Opinião
Certeza versus incerteza
| EVILÁSIO SORIANO * Faz parte do atual momento histórico o embate entre a certeza ou não das decisões tomadas ou assumidas sobre qualquer assunto. Para uns, é melhor não assumir nenhum risco inerente ao processo decisório e simplesmente não decidir ou nada fazer. Nesse caso, a única certeza que esse grupo tem é a de não cometer nenhum erro. Essas pessoas se vangloriam desse fato, porém nunca fizeram nada na vida. Para outros, que assumem riscos e decidem, erros poderão ser cometidos, porém não se acovardam e buscam realizar e enfrentar suas missões na busca do objetivo final a que se propuseram. No primeiro caso, poderemos classificar os chamados pessimistas que, muitas vezes, se auto rotulam de realistas, encontrando dificuldade em tudo que se propõe, negando-se a se engajar, enfrentar ou a realizar aquela obra, tarefa, missão ou objetivo. Esses são os eternos derrotados ou perdedores por antecipação. No segundo caso, o enfrentamento, a coragem de assumir riscos, a disposição e a capacidade de realização aliados ao conhecimento daquilo que se propõe fazer, caracteriza os chamados empreendedores, pioneiros, estadistas, otimistas, enfim, os vitoriosos. É claro que, muitas vezes ao longo da realização de suas tarefas ou coroamento de seus objetivos, derrotas poderão acontecer, metas poderão ser postergadas e novas vias traçadas, entretanto, o propósito e a terminalidade da missão permanecem como foco de realização.

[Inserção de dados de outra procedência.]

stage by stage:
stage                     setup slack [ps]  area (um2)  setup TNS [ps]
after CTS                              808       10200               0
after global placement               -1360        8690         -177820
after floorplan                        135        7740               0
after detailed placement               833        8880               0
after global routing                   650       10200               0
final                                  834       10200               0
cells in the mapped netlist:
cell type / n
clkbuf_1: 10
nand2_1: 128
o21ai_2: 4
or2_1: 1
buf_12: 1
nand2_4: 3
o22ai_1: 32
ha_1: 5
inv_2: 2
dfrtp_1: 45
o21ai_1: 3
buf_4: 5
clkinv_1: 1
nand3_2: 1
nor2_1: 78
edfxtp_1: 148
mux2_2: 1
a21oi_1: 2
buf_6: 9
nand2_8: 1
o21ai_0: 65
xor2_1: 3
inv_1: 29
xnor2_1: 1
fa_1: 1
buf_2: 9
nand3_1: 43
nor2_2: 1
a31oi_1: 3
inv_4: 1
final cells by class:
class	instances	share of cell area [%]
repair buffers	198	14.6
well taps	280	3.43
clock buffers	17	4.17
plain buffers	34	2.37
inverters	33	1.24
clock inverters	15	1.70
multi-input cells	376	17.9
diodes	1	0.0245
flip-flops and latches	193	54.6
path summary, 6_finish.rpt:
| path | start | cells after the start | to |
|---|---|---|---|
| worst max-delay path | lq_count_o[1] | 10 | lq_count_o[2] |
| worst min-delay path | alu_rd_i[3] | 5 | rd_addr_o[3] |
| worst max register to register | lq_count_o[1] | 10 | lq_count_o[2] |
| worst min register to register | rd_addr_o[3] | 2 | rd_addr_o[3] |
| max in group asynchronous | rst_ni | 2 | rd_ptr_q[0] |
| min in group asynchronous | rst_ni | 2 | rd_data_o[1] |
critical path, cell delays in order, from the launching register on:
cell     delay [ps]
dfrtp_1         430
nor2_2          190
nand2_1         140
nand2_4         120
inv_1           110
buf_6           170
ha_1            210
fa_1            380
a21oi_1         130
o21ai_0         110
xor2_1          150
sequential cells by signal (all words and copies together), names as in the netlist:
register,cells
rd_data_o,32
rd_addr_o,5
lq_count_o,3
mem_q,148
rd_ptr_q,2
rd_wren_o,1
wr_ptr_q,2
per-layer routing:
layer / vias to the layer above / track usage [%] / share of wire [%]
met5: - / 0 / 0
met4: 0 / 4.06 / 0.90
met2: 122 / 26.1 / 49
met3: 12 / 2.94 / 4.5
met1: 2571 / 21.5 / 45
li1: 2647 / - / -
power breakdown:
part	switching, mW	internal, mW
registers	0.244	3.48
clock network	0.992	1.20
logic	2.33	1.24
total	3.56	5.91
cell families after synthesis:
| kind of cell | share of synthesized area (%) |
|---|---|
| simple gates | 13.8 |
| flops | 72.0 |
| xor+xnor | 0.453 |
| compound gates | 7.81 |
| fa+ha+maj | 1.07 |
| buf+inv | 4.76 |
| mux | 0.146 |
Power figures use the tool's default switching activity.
<file path="config.mk">
export PLATFORM = sky130hd
export DESIGN_NAME = data_mem_ctrl
export DESIGN_NICKNAME = d
export VERILOG_FILES = /design/src/rtl/data_mem_pkg.sv /design/src/rtl/data_mem_lane.sv /design/src/rtl/data_mem_ctrl.sv
export SDC_FILE = /design/constraint.sdc
export NUM_CORES = 1
export LEC_CHECK = 0
export ABC_AREA = 1
export BUFFER_PORTS_ARGS = -buffer_cell sky130_fd_sc_hd__buf_4
export CAP_MARGIN = 40
export CORE_ASPECT_RATIO = 1.25
export CORE_MARGIN = 1.5
export CORE_UTILIZATION = 43
export CTS_CLUSTER_DIAMETER = 120
export DETAILED_ROUTE_END_ITERATION = 6
export GPL_TIMING_DRIVEN = 0
export MAX_ROUTING_LAYER = met4
export PLACE_DENSITY = 0.69
export SYNTH_ARGS = -nofsm -noshare
export SYNTH_HDL_FRONTEND = slang
export SYNTH_SLANG_ARGS = --single-unit
</file>
<file path="constraint.sdc">
create_clock -name clk -period 2.8 [get_ports clk]
set_input_delay 0.28 -clock clk [delete_from_list [all_inputs] [get_ports clk]]
set_output_delay 0.28 -clock clk [all_outputs]
set_load 0.01 [all_outputs]
</file>
$ cat src/rtl/ray_dispatch_scheduler.sv
// Frame sequencer for the ray-march pipeline: raster coordinate issue, credit-bounded
// in-flight tracking, frame-boundary config shadowing. Optional counters: RAY_SCHED_PERF_EN.
module ray_dispatch_scheduler #(
    parameter int SCREEN_W     = 640,
    parameter int SCREEN_H     = 480,
    parameter int FRAC_BITS    = 21,
    parameter int MAX_INFLIGHT = 16,
    parameter int CFG_W        = 256,
    localparam int IW          = $clog2(MAX_INFLIGHT + 1)
) (
    input  logic             out_stream_aclk,
    input  logic             periph_reset,
    input  logic             enable,
    input  logic [CFG_W-1:0] cfg_in,
    input  logic             cfg_update,
    output logic [CFG_W-1:0] cfg_out,
    output logic             issue_valid,
    input  logic             issue_ready,
    output logic [31:0]      screen_x,
    output logic [31:0]      screen_y,
    output logic             issue_sof,
    output logic             issue_eol,
    input  logic             retire,
    output logic [IW-1:0]    inflight,
    output logic             busy,
    output logic             frame_done,
    output logic             retire_err
`ifdef RAY_SCHED_PERF_EN
    ,
    output logic [31:0]      frame_cycles,
    output logic [31:0]      stall_credit,
    output logic [31:0]      stall_ready
`endif
);

    localparam int XW = (SCREEN_W > 1) ? $clog2(SCREEN_W) : 1;
    localparam int YW = (SCREEN_H > 1) ? $clog2(SCREEN_H) : 1;

    localparam logic [1:0] ST_IDLE  = 2'd0;
    localparam logic [1:0] ST_LOAD  = 2'd1;
    localparam logic [1:0] ST_ISSUE = 2'd2;
    localparam logic [1:0] ST_DRAIN = 2'd3;

    logic [1:0]       state_q, state_d;
    logic [XW-1:0]    x_q, x_d;
    logic [YW-1:0]    y_q, y_d;
    logic [IW-1:0]    infl_q, infl_d;
    logic             first_q, first_d;
    logic             pend_q, pend_d;
    logic [CFG_W-1:0] cfg_q, cfg_d;
    logic             valid_q, valid_d;
    logic [31:0]      sx_q, sx_d;
    logic [31:0]      sy_q, sy_d;
    logic             sof_q, sof_d;
    logic             eol_q, eol_d;
    logic             busy_q, busy_d;
    logic             done_q, done_d;
    logic             err_q, err_d;
    logic             xfer_s;
    logic             last_x_s;
    logic             last_y_s;

    // Next-state logic: FSM, raster indices, credit count, config shadow, output registers.
    always_comb begin
        state_d  = state_q;
        x_d      = x_q;
        y_d      = y_q;
        infl_d   = infl_q;
        first_d  = first_q;
        pend_d   = pend_q | cfg_update;
        cfg_d    = cfg_q;
        err_d    = err_q;
        done_d   = 1'b0;
        xfer_s   = valid_q & issue_ready;
        last_x_s = (x_q == XW'(SCREEN_W - 1));
        last_y_s = (y_q == YW'(SCREEN_H - 1));

        case ({xfer_s, retire})
            2'b10: infl_d = infl_q + IW'(1);
            2'b01: begin
                if (infl_q == {IW{1'b0}}) begin
                    err_d = 1'b1;
                end else begin
                    infl_d = infl_q - IW'(1);
                end
            end
            default: infl_d = infl_q;
        endcase

        case (state_q)
            ST_IDLE: begin
                if (enable) begin
                    state_d = ST_LOAD;
                end else begin
                    state_d = ST_IDLE;
                end
            end
            ST_LOAD: begin
                // An update landing in the capture cycle stays pending for the next frame.
                if (pend_q || first_q) begin
                    cfg_d   = cfg_in;
                    pend_d  = cfg_update;
                    first_d = 1'b0;
                end else begin
                    cfg_d = cfg_q;
                end
                state_d = ST_ISSUE;
            end
            ST_ISSUE: begin
                if (xfer_s) begin
                    if (last_x_s) begin
                        x_d = {XW{1'b0}};
                        if (last_y_s) begin
                            y_d     = {YW{1'b0}};
                            state_d = ST_DRAIN;
                        end else begin
                            y_d = y_q + YW'(1);
                        end
                    end else begin
                        x_d = x_q + XW'(1);
                    end
                end else begin
                    x_d = x_q;
                end
            end
            ST_DRAIN: begin
                if (infl_d == {IW{1'b0}}) begin
                    done_d  = 1'b1;
                    state_d = enable ? ST_LOAD : ST_IDLE;
                end else begin
                    state_d = ST_DRAIN;
                end
            end
            default: state_d = ST_IDLE;
        endcase

        // Outputs are computed from next state so they are registered yet cycle-accurate.
        valid_d = (state_d == ST_ISSUE) && (infl_d < IW'(MAX_INFLIGHT));
        sx_d    = 32'(x_d) << FRAC_BITS;
        sy_d    = 32'(y_d) << FRAC_BITS;
        sof_d   = (state_d == ST_ISSUE) && (x_d == {XW{1'b0}}) && (y_d == {YW{1'b0}});
        eol_d   = (state_d == ST_ISSUE) && (x_d == XW'(SCREEN_W - 1));
        busy_d  = (state_d != ST_IDLE);
    end

    // State and output registers.
    always_ff @(posedge out_stream_aclk or posedge periph_reset) begin
        if (periph_reset) begin
            state_q <= ST_IDLE;
            x_q     <= {XW{1'b0}};
            y_q     <= {YW{1'b0}};
            infl_q  <= {IW{1'b0}};
            first_q <= 1'b1;
            pend_q  <= 1'b0;
            cfg_q   <= {CFG_W{1'b0}};
            valid_q <= 1'b0;
            sx_q    <= 32'd0;
            sy_q    <= 32'd0;
            sof_q   <= 1'b0;
            eol_q   <= 1'b0;
            busy_q  <= 1'b0;
            done_q  <= 1'b0;
            err_q   <= 1'b0;
        end else begin
            state_q <= state_d;
            x_q     <= x_d;
            y_q     <= y_d;
            infl_q  <= infl_d;
            first_q <= first_d;
            pend_q  <= pend_d;
            cfg_q   <= cfg_d;
            valid_q <= valid_d;
            sx_q    <= sx_d;
            sy_q    <= sy_d;
            sof_q   <= sof_d;
            eol_q   <= eol_d;
            busy_q  <= busy_d;
            done_q  <= done_d;
            err_q   <= err_d;
        end
    end

    assign cfg_out     = cfg_q;
    assign issue_valid = valid_q;
    assign screen_x    = sx_q;
    assign screen_y    = sy_q;
    assign issue_sof   = sof_q;
    assign issue_eol   = eol_q;
    assign inflight    = infl_q;
    assign busy        = busy_q;
    assign frame_done  = done_q;
    assign retire_err  = err_q;

`ifdef RAY_SCHED_PERF_EN
    logic [31:0] fcyc_q, scred_q, srdy_q;

    function automatic logic [31:0] sat_inc(input logic [31:0] v);
        sat_inc = (v == 32'hFFFF_FFFF) ? v : v + 32'd1;
    endfunction

    // Restarting in LOAD keeps the previous frame's totals visible alongside frame_done.
    always_ff @(posedge out_stream_aclk or posedge periph_reset) begin
        if (periph_reset) begin
            fcyc_q  <= 32'd0;
            scred_q <= 32'd0;
            srdy_q  <= 32'd0;
        end else if (state_q == ST_LOAD) begin
            fcyc_q  <= 32'd1;
            scred_q <= 32'd0;
            srdy_q  <= 32'd0;
        end else if (state_q != ST_IDLE) begin
            fcyc_q <= sat_inc(fcyc_q);
            if ((state_q == ST_ISSUE) && (infl_q == IW'(MAX_INFLIGHT))) begin
                scred_q <= sat_inc(scred_q);
            end else begin
                scred_q <= scred_q;
            end
            if ((state_q == ST_ISSUE) && valid_q && !issue_ready) begin
                srdy_q <= sat_inc(srdy_q);
            end else begin
                srdy_q <= srdy_q;
            end
        end else begin
            fcyc_q  <= fcyc_q;
            scred_q <= scred_q;
            srdy_q  <= srdy_q;
        end
    end

    assign frame_cycles = fcyc_q;
    assign stall_credit = scred_q;
    assign stall_ready  = srdy_q;
`endif

endmodule
[src/rtl/decoder_pkg.sv]
// Shared constants and types for the 3-to-8 line decoder.
package decoder_pkg;

    localparam int unsigned SEL_W   = 3;
    localparam int unsigned NUM_OUT = 8;

    typedef logic [SEL_W-1:0] sel_t;

endpackage : decoder_pkg

[src/rtl/decoder_3to8_core.sv]
// Combinational 3-to-8 decode: {en, a, b, c} -> one-hot vector (all-zero when disabled).
module decoder_3to8_core
    import decoder_pkg::*;
(
    input  logic               en,
    input  logic               a,
    input  logic               b,
    input  logic               c,
    output logic [NUM_OUT-1:0] onehot
);

    sel_t sel;

    assign sel = {a, b, c};

    always_comb begin
        onehot = '0;
        if (en) begin
            onehot = {{(NUM_OUT-1){1'b0}}, 1'b1} << sel;
        end
    end

endmodule : decoder_3to8_core

[src/rtl/decoder_3to8.sv]
// Registered 3-to-8 line decoder with selectable output polarity.
// Optional registered idx/vld outputs are built when DECODER_3TO8_INDEX_OUT_EN is defined.
module decoder_3to8
    import decoder_pkg::*;
#(
    parameter bit OUT_ACTIVE_LOW = 1'b0
) (
    input  logic clk,
    input  logic rst_n,
    input  logic a,
    input  logic b,
    input  logic c,
    input  logic en,
    output logic d0,
    output logic d1,
    output logic d2,
    output logic d3,
    output logic d4,
    output logic d5,
    output logic d6,
    output logic d7
`ifdef DECODER_3TO8_INDEX_OUT_EN
    ,
    output logic [SEL_W-1:0] idx,
    output logic             vld
`endif
);

    logic [NUM_OUT-1:0] next_d;
    logic [NUM_OUT-1:0] d_q;

    decoder_3to8_core u_core (
        .en     (en),
        .a      (a),
        .b      (b),
        .c      (c),
        .onehot (next_d)
    );

    // Flops always hold active-high strobes; polarity is applied after the register
    // so reset leaves every output at its idle level for either polarity.
    always_ff @(posedge clk or negedge rst_n) begin
        if (!rst_n) begin
            d_q <= '0;
        end else begin
            d_q <= next_d;
        end
    end

    assign {d7, d6, d5, d4, d3, d2, d1, d0} = d_q ^ {NUM_OUT{OUT_ACTIVE_LOW}};

`ifdef DECODER_3TO8_INDEX_OUT_EN
    sel_t idx_q;
    logic vld_q;

    always_ff @(posedge clk or negedge rst_n) begin
        if (!rst_n) begin
            idx_q <= '0;
            vld_q <= 1'b0;
        end else begin
            idx_q <= {a, b, c};
            vld_q <= en;
        end
    end

    assign idx = idx_q;
    assign vld = vld_q;
`endif

endmodule : decoder_3to8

Talvez não consigam atingir a plenitude de suas realizações, mas nunca serão considerados como perdedores. As derrotas e vicissitudes fazem parte da vida daqueles que tentam realizar alguma coisa. No mundo, tudo é incerto. A única certeza absoluta é a morte e, para aqueles que têm o espírito da religiosidade, Deus. Assim sendo, qual deve ser nossa atitude em relação à vida e às pelejas decorrentes da arte de viver? Sermos os mais precisos possíveis naquilo que pretendemos fazer ou realizar. Esqueçamos a exatidão. É como a perfeição ? não existe. Tudo na vida é mais ou menos preciso. A preocupação com a exatidão (certeza) tem levado muitos de nós a uma atitude pessimista e não realizadora das tarefas e problemas que a vida nos apresenta. Tudo é difícil, nada é fácil. Precisamos assumir uma atitude otimista e persistente, acreditar na nossa capacidade realizadora, buscar o novo e saber o que não queremos. (*) É economista e professor da Ufal.